→ WHAT THE TASK ASKS:
Repeat exactly the lines below that lie between the line with "localparam int DEPTH = 1 << DEPTH_BITS;" and the line with "rd_ptr <= rd_ptr + 1'b1;", counting both of those lines as part of the answer.

Dataset entries:
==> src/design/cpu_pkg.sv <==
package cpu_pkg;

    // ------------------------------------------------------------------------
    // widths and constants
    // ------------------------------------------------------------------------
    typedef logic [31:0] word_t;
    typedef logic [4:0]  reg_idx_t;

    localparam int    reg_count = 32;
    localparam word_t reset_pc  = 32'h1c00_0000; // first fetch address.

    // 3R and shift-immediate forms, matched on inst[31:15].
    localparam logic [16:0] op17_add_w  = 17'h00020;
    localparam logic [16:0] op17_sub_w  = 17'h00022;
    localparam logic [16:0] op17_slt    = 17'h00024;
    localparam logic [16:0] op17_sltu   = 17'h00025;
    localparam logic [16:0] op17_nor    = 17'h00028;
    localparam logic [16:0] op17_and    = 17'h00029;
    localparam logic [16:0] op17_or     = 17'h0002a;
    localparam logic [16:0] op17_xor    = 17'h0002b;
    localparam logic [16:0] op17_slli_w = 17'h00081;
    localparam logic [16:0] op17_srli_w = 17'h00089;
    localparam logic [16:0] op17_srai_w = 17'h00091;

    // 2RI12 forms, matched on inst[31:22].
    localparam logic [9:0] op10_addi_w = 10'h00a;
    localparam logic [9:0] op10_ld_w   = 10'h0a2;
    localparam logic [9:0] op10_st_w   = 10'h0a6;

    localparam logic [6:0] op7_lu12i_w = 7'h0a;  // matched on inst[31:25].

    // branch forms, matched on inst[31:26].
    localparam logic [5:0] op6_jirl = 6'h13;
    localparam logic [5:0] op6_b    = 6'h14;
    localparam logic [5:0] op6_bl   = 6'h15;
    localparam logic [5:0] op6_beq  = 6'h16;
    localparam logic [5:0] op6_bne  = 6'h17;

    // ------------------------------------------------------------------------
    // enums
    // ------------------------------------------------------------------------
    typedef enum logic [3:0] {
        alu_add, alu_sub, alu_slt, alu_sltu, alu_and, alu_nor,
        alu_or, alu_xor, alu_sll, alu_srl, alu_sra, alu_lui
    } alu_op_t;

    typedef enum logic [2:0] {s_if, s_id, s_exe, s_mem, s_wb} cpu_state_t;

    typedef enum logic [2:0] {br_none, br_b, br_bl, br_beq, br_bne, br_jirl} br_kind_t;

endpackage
---
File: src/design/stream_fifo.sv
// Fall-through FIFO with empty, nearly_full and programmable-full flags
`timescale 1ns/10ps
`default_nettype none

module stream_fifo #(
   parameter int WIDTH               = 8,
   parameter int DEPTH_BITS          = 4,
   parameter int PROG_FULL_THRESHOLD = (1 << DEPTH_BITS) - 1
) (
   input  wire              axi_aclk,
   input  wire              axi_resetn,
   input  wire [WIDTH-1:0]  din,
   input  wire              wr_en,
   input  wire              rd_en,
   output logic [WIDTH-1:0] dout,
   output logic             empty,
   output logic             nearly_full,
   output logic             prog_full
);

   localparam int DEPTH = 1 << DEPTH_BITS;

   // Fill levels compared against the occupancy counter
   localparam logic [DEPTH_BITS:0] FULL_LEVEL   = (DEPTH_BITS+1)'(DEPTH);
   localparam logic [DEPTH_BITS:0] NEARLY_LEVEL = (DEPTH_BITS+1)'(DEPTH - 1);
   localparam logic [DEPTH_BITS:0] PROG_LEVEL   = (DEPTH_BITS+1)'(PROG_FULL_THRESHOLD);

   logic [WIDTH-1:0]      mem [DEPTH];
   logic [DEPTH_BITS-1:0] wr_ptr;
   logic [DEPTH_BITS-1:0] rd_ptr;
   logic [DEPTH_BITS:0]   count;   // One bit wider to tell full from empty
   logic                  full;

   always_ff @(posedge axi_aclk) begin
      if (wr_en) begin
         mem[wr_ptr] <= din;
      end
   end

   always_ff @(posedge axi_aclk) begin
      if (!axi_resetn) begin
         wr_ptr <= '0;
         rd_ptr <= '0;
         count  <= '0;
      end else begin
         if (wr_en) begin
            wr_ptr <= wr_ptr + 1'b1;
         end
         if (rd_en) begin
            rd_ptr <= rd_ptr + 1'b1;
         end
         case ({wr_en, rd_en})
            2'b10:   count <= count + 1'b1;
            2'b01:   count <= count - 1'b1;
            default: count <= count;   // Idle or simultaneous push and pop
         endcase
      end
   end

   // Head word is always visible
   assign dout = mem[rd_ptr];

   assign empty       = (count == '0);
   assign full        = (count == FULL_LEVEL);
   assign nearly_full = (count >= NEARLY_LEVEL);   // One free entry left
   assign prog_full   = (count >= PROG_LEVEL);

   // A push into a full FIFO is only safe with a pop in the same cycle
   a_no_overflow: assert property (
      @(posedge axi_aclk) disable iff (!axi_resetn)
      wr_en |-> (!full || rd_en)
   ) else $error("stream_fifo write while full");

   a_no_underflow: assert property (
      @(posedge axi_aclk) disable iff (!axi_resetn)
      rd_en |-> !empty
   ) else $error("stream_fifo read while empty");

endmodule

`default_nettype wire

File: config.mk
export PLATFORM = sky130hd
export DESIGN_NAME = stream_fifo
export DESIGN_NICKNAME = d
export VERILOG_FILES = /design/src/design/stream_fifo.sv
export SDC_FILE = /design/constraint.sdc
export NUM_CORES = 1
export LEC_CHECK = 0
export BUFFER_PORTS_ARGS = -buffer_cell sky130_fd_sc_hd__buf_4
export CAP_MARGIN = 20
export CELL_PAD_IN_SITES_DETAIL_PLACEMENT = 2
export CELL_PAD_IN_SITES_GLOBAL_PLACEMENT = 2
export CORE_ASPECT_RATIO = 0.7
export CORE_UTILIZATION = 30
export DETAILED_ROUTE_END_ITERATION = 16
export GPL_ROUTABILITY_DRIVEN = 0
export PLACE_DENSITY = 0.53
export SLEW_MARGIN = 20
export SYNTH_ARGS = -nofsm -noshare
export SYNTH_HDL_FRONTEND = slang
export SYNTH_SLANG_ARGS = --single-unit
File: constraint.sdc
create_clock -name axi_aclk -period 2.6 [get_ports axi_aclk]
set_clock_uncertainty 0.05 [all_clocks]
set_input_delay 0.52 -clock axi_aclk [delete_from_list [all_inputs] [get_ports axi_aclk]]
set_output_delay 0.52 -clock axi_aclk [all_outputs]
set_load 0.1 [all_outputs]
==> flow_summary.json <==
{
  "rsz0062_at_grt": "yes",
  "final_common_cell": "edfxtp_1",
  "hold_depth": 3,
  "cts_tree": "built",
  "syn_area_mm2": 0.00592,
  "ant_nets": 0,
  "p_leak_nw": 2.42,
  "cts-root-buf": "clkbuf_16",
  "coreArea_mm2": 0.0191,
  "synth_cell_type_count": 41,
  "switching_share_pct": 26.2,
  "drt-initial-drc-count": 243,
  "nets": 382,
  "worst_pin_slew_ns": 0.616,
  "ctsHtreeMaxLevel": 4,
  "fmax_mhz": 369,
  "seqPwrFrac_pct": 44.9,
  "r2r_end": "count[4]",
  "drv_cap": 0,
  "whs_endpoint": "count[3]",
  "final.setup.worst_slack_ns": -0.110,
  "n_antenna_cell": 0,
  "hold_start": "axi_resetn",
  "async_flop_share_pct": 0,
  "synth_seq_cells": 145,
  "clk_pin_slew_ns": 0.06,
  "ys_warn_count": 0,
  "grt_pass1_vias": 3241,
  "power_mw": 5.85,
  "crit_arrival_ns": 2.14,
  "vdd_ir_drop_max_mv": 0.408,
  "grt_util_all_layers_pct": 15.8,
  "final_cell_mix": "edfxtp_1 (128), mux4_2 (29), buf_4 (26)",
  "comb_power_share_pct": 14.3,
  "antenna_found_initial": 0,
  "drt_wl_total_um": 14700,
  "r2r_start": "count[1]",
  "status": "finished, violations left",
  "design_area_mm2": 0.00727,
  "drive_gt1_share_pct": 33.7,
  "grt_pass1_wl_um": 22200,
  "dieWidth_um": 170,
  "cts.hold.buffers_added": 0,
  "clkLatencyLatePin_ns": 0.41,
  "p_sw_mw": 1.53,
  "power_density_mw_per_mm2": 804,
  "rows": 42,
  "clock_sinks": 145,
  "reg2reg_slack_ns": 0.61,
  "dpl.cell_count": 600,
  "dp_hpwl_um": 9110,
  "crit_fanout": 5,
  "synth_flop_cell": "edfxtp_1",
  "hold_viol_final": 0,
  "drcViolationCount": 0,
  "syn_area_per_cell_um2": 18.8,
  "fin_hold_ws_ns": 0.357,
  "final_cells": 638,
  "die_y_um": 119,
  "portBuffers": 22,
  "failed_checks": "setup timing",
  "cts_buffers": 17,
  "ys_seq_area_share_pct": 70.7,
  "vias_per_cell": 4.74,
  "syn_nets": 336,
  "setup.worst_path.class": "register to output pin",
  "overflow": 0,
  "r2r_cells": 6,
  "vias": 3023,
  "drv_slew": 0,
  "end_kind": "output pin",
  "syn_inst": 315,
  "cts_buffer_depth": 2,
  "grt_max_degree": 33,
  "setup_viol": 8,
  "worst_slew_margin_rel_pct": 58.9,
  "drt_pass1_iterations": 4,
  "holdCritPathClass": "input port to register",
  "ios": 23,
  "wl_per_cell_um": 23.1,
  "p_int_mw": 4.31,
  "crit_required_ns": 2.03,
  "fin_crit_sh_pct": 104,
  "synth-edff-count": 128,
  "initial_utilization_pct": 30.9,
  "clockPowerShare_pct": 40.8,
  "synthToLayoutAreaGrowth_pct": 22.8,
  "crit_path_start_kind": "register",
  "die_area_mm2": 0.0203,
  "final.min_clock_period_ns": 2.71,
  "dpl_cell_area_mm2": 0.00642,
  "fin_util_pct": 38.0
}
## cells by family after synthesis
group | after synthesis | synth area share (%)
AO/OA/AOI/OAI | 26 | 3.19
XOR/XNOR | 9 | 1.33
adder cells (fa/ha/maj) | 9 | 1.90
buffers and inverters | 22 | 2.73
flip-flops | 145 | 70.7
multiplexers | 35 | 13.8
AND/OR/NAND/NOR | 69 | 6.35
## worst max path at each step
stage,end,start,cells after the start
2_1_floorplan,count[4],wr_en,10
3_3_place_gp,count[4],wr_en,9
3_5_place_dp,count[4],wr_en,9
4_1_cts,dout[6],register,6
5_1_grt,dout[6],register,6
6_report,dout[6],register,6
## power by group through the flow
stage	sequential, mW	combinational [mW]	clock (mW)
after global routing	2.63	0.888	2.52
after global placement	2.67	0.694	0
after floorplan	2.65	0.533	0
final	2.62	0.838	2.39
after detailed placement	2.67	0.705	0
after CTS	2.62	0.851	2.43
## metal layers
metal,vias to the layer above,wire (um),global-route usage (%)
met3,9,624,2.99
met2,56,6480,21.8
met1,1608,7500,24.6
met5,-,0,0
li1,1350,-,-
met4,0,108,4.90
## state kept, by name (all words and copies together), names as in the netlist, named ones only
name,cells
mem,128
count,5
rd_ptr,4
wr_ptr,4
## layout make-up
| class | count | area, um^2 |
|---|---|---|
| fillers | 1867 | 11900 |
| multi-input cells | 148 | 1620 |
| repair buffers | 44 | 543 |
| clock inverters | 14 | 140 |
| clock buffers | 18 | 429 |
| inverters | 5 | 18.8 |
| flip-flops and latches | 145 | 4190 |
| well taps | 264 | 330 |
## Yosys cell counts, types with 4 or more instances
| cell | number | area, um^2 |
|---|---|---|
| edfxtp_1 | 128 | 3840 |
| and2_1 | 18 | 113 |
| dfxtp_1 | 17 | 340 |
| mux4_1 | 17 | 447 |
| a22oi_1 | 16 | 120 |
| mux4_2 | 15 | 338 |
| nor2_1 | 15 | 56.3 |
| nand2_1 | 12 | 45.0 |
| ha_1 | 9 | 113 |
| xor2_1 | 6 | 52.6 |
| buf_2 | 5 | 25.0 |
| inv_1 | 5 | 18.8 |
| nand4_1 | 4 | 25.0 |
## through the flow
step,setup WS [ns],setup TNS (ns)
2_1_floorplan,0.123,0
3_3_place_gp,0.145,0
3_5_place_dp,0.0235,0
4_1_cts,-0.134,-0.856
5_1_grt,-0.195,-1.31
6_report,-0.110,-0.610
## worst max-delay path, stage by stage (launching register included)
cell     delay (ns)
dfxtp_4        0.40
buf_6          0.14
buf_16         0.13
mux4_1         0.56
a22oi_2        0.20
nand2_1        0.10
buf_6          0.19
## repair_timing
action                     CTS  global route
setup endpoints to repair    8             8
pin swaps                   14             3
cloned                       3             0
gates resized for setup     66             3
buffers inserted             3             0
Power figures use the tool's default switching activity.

→ WRITTEN RESPONSE:
   localparam int DEPTH = 1 << DEPTH_BITS;

   // Fill levels compared against the occupancy counter
   localparam logic [DEPTH_BITS:0] FULL_LEVEL   = (DEPTH_BITS+1)'(DEPTH);
   localparam logic [DEPTH_BITS:0] NEARLY_LEVEL = (DEPTH_BITS+1)'(DEPTH - 1);
   localparam logic [DEPTH_BITS:0] PROG_LEVEL   = (DEPTH_BITS+1)'(PROG_FULL_THRESHOLD);

   logic [WIDTH-1:0]      mem [DEPTH];
   logic [DEPTH_BITS-1:0] wr_ptr;
   logic [DEPTH_BITS-1:0] rd_ptr;
   logic [DEPTH_BITS:0]   count;   // One bit wider to tell full from empty
   logic                  full;

   always_ff @(posedge axi_aclk) begin
      if (wr_en) begin
         mem[wr_ptr] <= din;
      end
   end

   always_ff @(posedge axi_aclk) begin
      if (!axi_resetn) begin
         wr_ptr <= '0;
         rd_ptr <= '0;
         count  <= '0;
      end else begin
         if (wr_en) begin
            wr_ptr <= wr_ptr + 1'b1;
         end
         if (rd_en) begin
            rd_ptr <= rd_ptr + 1'b1;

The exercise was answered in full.